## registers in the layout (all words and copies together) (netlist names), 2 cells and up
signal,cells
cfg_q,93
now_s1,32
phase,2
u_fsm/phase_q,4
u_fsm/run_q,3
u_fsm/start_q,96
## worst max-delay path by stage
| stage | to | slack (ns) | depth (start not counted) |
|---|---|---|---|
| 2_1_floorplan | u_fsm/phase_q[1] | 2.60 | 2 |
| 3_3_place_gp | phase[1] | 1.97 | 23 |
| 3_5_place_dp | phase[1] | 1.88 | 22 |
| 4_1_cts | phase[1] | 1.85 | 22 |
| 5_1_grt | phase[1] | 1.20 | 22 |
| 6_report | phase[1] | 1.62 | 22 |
## src/rtl/integer_to_ascii_radix_assert.svh

```systemverilog
// Assertion macros shared by the formatter modules.
`ifndef INTEGER_TO_ASCII_RADIX_ASSERT_SVH
`define INTEGER_TO_ASCII_RADIX_ASSERT_SVH

// A property that must hold whenever the block is out of reset.
`define ITOA_ASSERT(label, prop, msg) \
  label: assert property (@(posedge clk) disable iff (rst) (prop)) else $error(msg);

// A property that must hold even during reset.
`define ITOA_ASSERT_ALWAYS(label, prop, msg) \
  label: assert property (@(posedge clk) (prop)) else $error(msg);

`endif

```

## src/rtl/itoa_pkg.sv

```systemverilog
package itoa_pkg;

  localparam int unsigned ValueW = 32;
  localparam int unsigned MaxChars = 32;
  localparam int unsigned DecDigits = 10;

  typedef enum logic [1:0] {
    BASE_BIN = 2'd0,
    BASE_OCT = 2'd1,
    BASE_DEC = 2'd2,
    BASE_HEX = 2'd3
  } base_t;

  localparam logic [7:0] CharMinus = 8'h2d;

  // One formatted number: digits in place, most significant first.
  typedef struct packed {
    logic [MaxChars-1:0][3:0] digits;
    logic [5:0] first;
    logic neg;
  } fmt_t;

  function automatic logic [7:0] digit_char(input logic [3:0] d);
    logic [7:0] c;
    if (d < 4'd10) begin
      c = 8'h30 + {4'd0, d};
    end else begin
      c = 8'h57 + {4'd0, d};
    end
    return c;
  endfunction

endpackage

```

## src/rtl/itoa_conv.sv

```systemverilog
// Pipelined conversion: prepare, decimal split over ten stages, digit layout.
module itoa_conv (
  input  logic                        clk,
  input  logic                        rst,
  input  logic                        in_valid,
  input  logic [itoa_pkg::ValueW-1:0] in_value,
  input  logic                        in_is_signed,
  input  logic                        in_narrow,
  input  logic [1:0]                  in_opcode,
  input  logic                        adv,
  output logic                        out_valid,
  output itoa_pkg::fmt_t              out_fmt
);
  import itoa_pkg::*;
  `include "integer_to_ascii_radix_assert.svh"

  localparam int unsigned Stages = DecDigits + 2;

  typedef struct packed {
    logic [ValueW-1:0] rem;
    logic [DecDigits-1:0][3:0] dec;
    logic [1:0] base;
    logic neg;
  } work_t;

  logic [Stages-1:0] vld;
  work_t st [Stages-1];
  fmt_t fmt;

  // Stage 0: extension and sign handling.
  logic [ValueW-1:0] v_ext;
  logic neg0;
  always_comb begin
    v_ext = in_value;
    if (in_narrow) begin
      v_ext = {{16{in_is_signed & in_value[15]}}, in_value[15:0]};
    end
    neg0 = in_is_signed && (in_opcode == BASE_DEC) && v_ext[ValueW-1];
    if (neg0) begin
      v_ext = 32'd0 - v_ext;
    end
  end

  always_ff @(posedge clk) begin
    if (rst) begin
      vld <= '0;
    end else if (adv) begin
      vld <= {vld[Stages-2:0], in_valid};
    end
  end

  always_ff @(posedge clk) begin
    if (adv) begin
      st[0].rem <= v_ext;
      st[0].dec <= '0;
      st[0].base <= in_opcode;
      st[0].neg <= neg0;
    end
  end

  // Decimal stages: one power of ten per stage by restoring subtraction.
  for (genvar g = 0; g < DecDigits; g++) begin : g_dec
    localparam int unsigned Pos = DecDigits - 1 - g;
    localparam logic [35:0] Pw = 36'(64'd10 ** Pos);
    logic [3:0] q;
    logic [ValueW-1:0] r;
    work_t nxt;
    always_comb begin
      q = '0;
      r = st[g].rem;
      if (st[g].base == BASE_DEC) begin
        for (int k = 3; k >= 0; k--) begin
          if ({4'd0, r} >= (Pw << k)) begin
            r = ValueW'({4'd0, r} - (Pw << k));
            q[k] = 1'b1;
          end
        end
      end
      nxt = st[g];
      nxt.rem = r;
      nxt.dec[Pos] = q;
    end
    always_ff @(posedge clk) begin
      if (adv) begin
        st[g+1] <= nxt;
      end
    end
  end

  // Final stage: digit layout and leading-zero search.
  always_comb begin
    work_t w;
    logic [ValueW-1:0] raw;
    w = st[DecDigits];
    raw = w.rem;
    fmt.digits = '0;
    fmt.neg = w.neg;
    fmt.first = 6'd31;
    case (w.base)
      BASE_BIN: begin
        for (int i = 0; i < 32; i++) fmt.digits[i] = {3'd0, raw[31-i]};
      end
      BASE_OCT: begin
        fmt.digits[21] = {2'd0, raw[31:30]};
        for (int i = 0; i < 10; i++) fmt.digits[22+i] = {1'b0, raw[29-3*i -: 3]};
      end
      BASE_HEX: begin
        for (int i = 0; i < 8; i++) fmt.digits[24+i] = raw[31-4*i -: 4];
      end
      default: begin
        for (int i = 0; i < 10; i++) fmt.digits[22+i] = w.dec[9-i];
      end
    endcase
    for (int i = 31; i >= 0; i--) begin
      if (fmt.digits[i] != 4'd0) fmt.first = 6'(i);
    end
  end

  always_ff @(posedge clk) begin
    if (adv) out_fmt <= fmt;
  end

  assign out_valid = vld[Stages-1];

  `ITOA_ASSERT(a_first_range, out_valid |-> out_fmt.first < 6'd32, "digit start out of range")
  `ITOA_ASSERT(a_dec_small, out_valid && out_fmt.neg |-> out_fmt.first >= 6'd22,
               "negative number too long")
  `ITOA_ASSERT(a_hold, !adv |=> $stable(vld), "pipeline moved while held")

endmodule

```

## src/rtl/integer_to_ascii_radix.sv

```systemverilog
// Path: an accepted item runs through the conversion pipeline and is then
// loaded into the serializer before its first character is offered.
// Throughput: one item per cycle enters the 12-stage conversion pipeline unless
// in_stall is high; the serializer emits one character per cycle unless out_stall
// is high, 1 to 32 per item, so each item's characters set the sustained rate.
// Reset: synchronous, active high; clears all valid bits and the serializer.
module integer_to_ascii_radix (
  input  logic                        clk,
  input  logic                        rst,
  input  logic                        in_valid,
  output logic                        in_stall,
  input  logic [itoa_pkg::ValueW-1:0] value,
  input  logic                        is_signed,
  input  logic                        narrow,
  input  logic [1:0]                  opcode,
  output logic                        out_valid,
  input  logic                        out_stall,
  output logic [7:0]                  char_out,
  output logic                        last
);
  import itoa_pkg::*;
  `include "integer_to_ascii_radix_assert.svh"

  // The pipeline advances whenever the serializer can take its head.
  logic busy;
  logic p_valid;
  fmt_t p_fmt;
  logic adv;
  fmt_t cur;
  logic [5:0] pos;
  logic sign_pend;
  logic at_end;

  // The serializer sits on the final character of its number.
  assign at_end = !sign_pend && (pos == 6'd31);
  // The head is taken when the serializer is idle or hands off its last
  // character in this cycle.
  assign adv = !p_valid || !busy || (!out_stall && at_end);
  assign in_stall = !adv;

  itoa_conv u_conv (
    .clk(clk), .rst(rst), .in_valid(in_valid), .in_value(value),
    .in_is_signed(is_signed), .in_narrow(narrow), .in_opcode(opcode),
    .adv(adv), .out_valid(p_valid), .out_fmt(p_fmt)
  );

  // The serializer walks the digit row from the first nonzero digit.
  always_ff @(posedge clk) begin
    if (rst) begin
      busy <= 1'b0;
    end else if (!busy || !out_stall) begin
      if (!busy || at_end) begin
        busy <= p_valid;
        if (p_valid) begin
          cur <= p_fmt;
          pos <= p_fmt.first;
          sign_pend <= p_fmt.neg;
        end
      end else if (sign_pend) begin
        sign_pend <= 1'b0;
      end else begin
        pos <= pos + 6'd1;
      end
    end
  end

  assign out_valid = busy;
  assign char_out = sign_pend ? CharMinus : digit_char(cur.digits[pos[4:0]]);
  assign last = at_end;

  `ITOA_ASSERT(a_last_no_sign, out_valid && last |-> !sign_pend, "last on minus sign")
  `ITOA_ASSERT(a_out_stall_hold, out_valid && out_stall |=> out_valid && $stable(char_out),
               "stalled character changed")
  `ITOA_ASSERT_ALWAYS(a_pos_range, rst || !busy || pos < 6'd32, "position out of range")

endmodule
```

## config.mk

```make
export PLATFORM = sky130hd
export DESIGN_NAME = integer_to_ascii_radix
export DESIGN_NICKNAME = d
export VERILOG_FILES = /design/src/rtl/itoa_pkg.sv /design/src/rtl/itoa_conv.sv /design/src/rtl/integer_to_ascii_radix.sv
export VERILOG_INCLUDE_DIRS = /design/src /design/src/rtl
export SDC_FILE = /design/constraint.sdc
export NUM_CORES = 2
export LEC_CHECK = 0
export ABC_AREA = 1
export BUFFER_PORTS_ARGS = -buffer_cell sky130_fd_sc_hd__buf_2
export CAP_MARGIN = 20
export CELL_PAD_IN_SITES_DETAIL_PLACEMENT = 2
export CELL_PAD_IN_SITES_GLOBAL_PLACEMENT = 2
export CORE_AREA = 4 4 420 588
export CTS_CLUSTER_SIZE = 40
export DETAILED_ROUTE_END_ITERATION = 10
export DIE_AREA = 0 0 424 592
export PLACE_DENSITY = 0.75
export SLEW_MARGIN = 20
export SYNTH_ARGS = -nofsm -noshare
export SYNTH_HDL_FRONTEND = slang
export SYNTH_SLANG_ARGS = --single-unit
```

## constraint.sdc

```tcl
create_clock -name clk -period 24.3 [get_ports clk]
set_input_delay 1.215 -clock clk [delete_from_list [all_inputs] [get_ports clk]]
set_output_delay 1.215 -clock clk [all_outputs]
set_load 0.01 [all_outputs]
```

==> results.py <==
metrics = {
    "worst_setup_path": {
        "critPathLaunch": "u_conv.st[7][49]$_DFFE_PN_",
        "critical_path_class": "reg -> reg",
        "critPathSlowestCell": "nand3_2",
        "slowest_delay_ns": 0.61,
        "path_max_fanout": 34,
        "ff2ff_path_depth": 34,
        "cp-endpoint": "u_conv.st[8][47]$_DFFE_PN_",
        "r2r_start": "u_conv.st[7][49]$_DFFE_PN_",
        "r2r_slack_ns": 15.74,
        "cp-start-kind": "flip-flop",
        "crit_top_cell": "nand2_1",
        "cp.arrival_ns": 8.97,
        "end_kind": "flip-flop",
        "reg2reg_to": "u_conv.st[8][47]$_DFFE_PN_",
        "required_ns": 24.71,
    },
    "timing": {
        "rsz0062_at_grt": "false",
        "min_period_ns": 8.558,
        "finClkSkew_ns": 0.04511,
        "setup_viol": 0,
        "tightest_slew_ns": 1.122,
        "slew_headroom_pct": 24.40,
        "setup_tns_ns": 0,
        "fmax_ghz": 0.1169,
        "slew_viol_final": 0,
        "hold_violations": 0,
        "fin_crit_sh_pct": 35.22,
    },
    "finish": {
        "layout.nets": 11580,
        "nFillCells": 30220,
        "multiInputGateArea_sq_um": 42730,
        "mostFrequentLayoutCell": "nand2_1",
        "syn_to_final_growth_pct": 8.083,
        "seqCellArea_sq_um": 22240,
        "final_cell_mix": "nand2_1 (4165), nor2_1 (1566), inv_1 (1409), nand3_1 (1179), edfxtp_1 (732)",
        "drive_gt1_share_pct": 6.052,
    },
    "floorplanning": {
        "core_area_sq_um": 242100,
        "die_h_microns": 592,
        "ioPinCount": 51,
        "die_x_microns": 424,
        "start_util_pct": 29.78,
        "die_area_sq_um": 251000,
        "num_rows": 214,
    },
    "synth": {
        "yosysWarnings": 0,
        "synthAdderAreaFrac_pct": 1.232,
        "syn-num-nets": 11640,
        "ys_types": 73,
        "synthesis.area_sq_um": 72090,
        "synthTopCellsByArea": "edfxtp_1 (30%), nand2_1 (22%), nor2_1 (8.2%)",
        "yosysSeqAreaShare_pct": 30.85,
        "synthXorXnorAreaFrac_pct": 5.957,
        "synthesis.instances": 11529,
        "synth_top_family_by_area": "simple AND/OR/NAND/NOR gates",
        "synth_area_leader_cell": "edfxtp_1",
        "ys_ff_latch": 745,
        "synth_simple_gate_area_share_pct": 47.13,
        "syn_avg_cell_area_sq_um": 6.253,
        "synth_mux_area_share_pct": 0,
        "yosys.area.top_type_share_pct": 30.49,
        "synth_compound_area_share_pct": 4.882,
    },
    "global_routing": {
        "grt_usage_pct": 25.81,
        "globalRoute.totalOverflow": 0,
        "grt_first_pass_wirelength_microns": 507000,
        "grt_pass1_vias": 84748,
        "grt_max_degree": 183,
        "antenna_found_initial": 3,
    },
    "route": {
        "met3_length_microns": 6153,
        "drt_first_pass_iters": 5,
        "drc": 0,
        "wl_met2_microns": 181400,
        "drt_first_iter_violations": 3802,
        "antenna_left": 0,
        "vias": 77099,
        "wl_met1_microns": 126400,
        "wl_per_cell_microns": 22.63,
        "wirelength_microns": 334300,
        "top_layer": "met4",
        "viasPerCell": 5.218,
    },
    "place": {
        "hpwl_microns": 277500,
        "gp_congestion": 0.9580,
        "portBuffers": 48,
    },
    "clock_tree": {
        "cts-htree-levels": 3,
        "clock_path_buffers": 3,
        "cts-buffers-inserted": 83,
        "cts_resized": 0,
        "path_clk_slew_ns": 0.07,
        "cts-root-buf": "clkbuf_16",
        "cts.sinks": 745,
        "post_cts_buffers": 0,
        "clk_latency_ns": 0.72,
        "cts_tree": "built",
        "cts_hold_buf": 0,
    },
    "hold_path": {
        "hold_class": "reg -> reg",
        "holdPathStages": 0,
        "holdCritStartpoint": "u_conv.st[9][11]$_DFFE_PN_",
    },
    "status": {
        "outcome": "completed",
    },
    "job": {
        "maxCapViolations": 0,
    },
}
==> flip-flops by register name (all words and copies together) (netlist names) <==
register        count
cur                62
out_valid           1
pos                 6
sign_pend           1
u_conv.out_fmt     68
u_conv.st         595
u_conv.vld         12
==> critical path: cells and delay by family (launching register included) <==
kind            cells  cell delay (ns)
flops               1             0.52
xor+xnor            2             0.92
compound gates      2             0.67
buf+inv             4             0.62
simple gates       23             4.87
fa+ha+maj           3             0.63
==> kinds of logic after synthesis <==
kind of cell / count (synthesis)
buffers and inverters: 1729
XOR/XNOR: 483
adder cells (fa/ha/maj): 71
other: 2
AND/OR/NAND/NOR: 7882
flip-flops: 745
AO/OA/AOI/OAI: 617
==> area by class of cell <==
type	count	area share [%]
well taps	3240	5.203
multi-input cells	9055	54.85
clock inverters	55	0.7740
clock buffers	95	2.724
inverters	1504	7.249
flip-flops and latches	745	28.55
diodes	1	0.003212
repair buffers	80	0.6520
==> metal layers <==
metal	up-vias	GRT usage, %
met2	1227	51.13
met1	38504	26.83
met4	0	13.77
met3	664	1.690
li1	36704	-
met5	-	0
==> through the flow <==
stage	instance area, sq um	setup slack, ns	cells	utilization (%)	hold WS [ns]
after floorplan	72090	3.461	11529	-	0.4003
after global placement	75150	15.76	14622	31.05	0.4005
after detailed placement	75170	15.87	14623	31.06	0.4051
after CTS	77900	15.82	14773	32.18	0.3917
after global routing	77910	15.01	14775	32.19	0.3980
final	77910	15.74	14775	32.19	0.3900
==> how the worst min path moves through the flow <==
stage / to
5_1_grt: u_conv.st[7][38]$_DFFE_PN_
3_3_place_gp: u_conv.st[10][22]$_DFFE_PN_
6_report: u_conv.st[10][11]$_DFFE_PN_
2_1_floorplan: cur[100]$_DFFE_PP_
3_5_place_dp: u_conv.st[6][29]$_DFFE_PN_
4_1_cts: u_conv.st[7][38]$_DFFE_PN_
==> synth_stat cells (all sizes together) <==
library cell and n:
ha 71, a21o 2, o31ai 7, and3 4
a31o 1, clkinv 16, dlygate4sd1 5, o211ai 14
o221ai 4, nor3b 6, conb 2, a31oi 7
o21bai 19, or3 2, inv 1488, nand3b 89
and2 13, nor2 1721, or2 22, dfxtp 13
nand3 1221, clkbuf 72, nand2 4309, a22o 1
xnor2 102, nor3 128, a211oi 1, o211a 1
xor2 381, o21a 3, nand4 334, buf 148
a21oi 141, a32o 2, a21boi 5, o22ai 25
edfxtp 732, a221oi 2, nor4 33, o2111ai 9
o21ai 373
Power is not shown: default switching activity piles up to over one toggle a cycle in this logic, so the estimate is an artifact.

───

**PROBLEM STATEMENT:** Once you reach the line with "## worst max-delay path by stage" in the data above, copy it and every line after it exactly, up to and including the line with "1.62 | 22 |".

**ANSWER TO THIS PROBLEM:**
## worst max-delay path by stage
| stage | to | slack (ns) | depth (start not counted) |
|---|---|---|---|
| 2_1_floorplan | u_fsm/phase_q[1] | 2.60 | 2 |
| 3_3_place_gp | phase[1] | 1.97 | 23 |
| 3_5_place_dp | phase[1] | 1.88 | 22 |
| 4_1_cts | phase[1] | 1.85 | 22 |
| 5_1_grt | phase[1] | 1.20 | 22 |
| 6_report | phase[1] | 1.62 | 22 |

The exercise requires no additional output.